[Task requirements]
Could you filter the records below down to the lines that include the word "placement"?

Stored data:
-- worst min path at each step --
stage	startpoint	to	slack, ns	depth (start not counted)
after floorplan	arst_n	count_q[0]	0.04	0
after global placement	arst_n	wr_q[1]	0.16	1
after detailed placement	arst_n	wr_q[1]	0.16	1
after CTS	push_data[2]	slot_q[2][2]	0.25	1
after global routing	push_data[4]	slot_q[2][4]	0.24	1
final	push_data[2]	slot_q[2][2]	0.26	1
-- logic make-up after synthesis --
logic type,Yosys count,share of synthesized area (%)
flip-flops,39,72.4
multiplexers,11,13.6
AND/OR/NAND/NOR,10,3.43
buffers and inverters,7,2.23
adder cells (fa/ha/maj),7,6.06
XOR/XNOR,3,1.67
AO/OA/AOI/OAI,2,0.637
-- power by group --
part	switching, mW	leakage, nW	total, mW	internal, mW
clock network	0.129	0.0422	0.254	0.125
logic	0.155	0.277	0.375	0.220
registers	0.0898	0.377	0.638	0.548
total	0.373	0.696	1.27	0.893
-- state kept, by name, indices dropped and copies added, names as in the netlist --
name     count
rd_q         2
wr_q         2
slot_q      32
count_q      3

[Problem solution]
after global placement	arst_n	wr_q[1]	0.16	1
after detailed placement	arst_n	wr_q[1]	0.16	1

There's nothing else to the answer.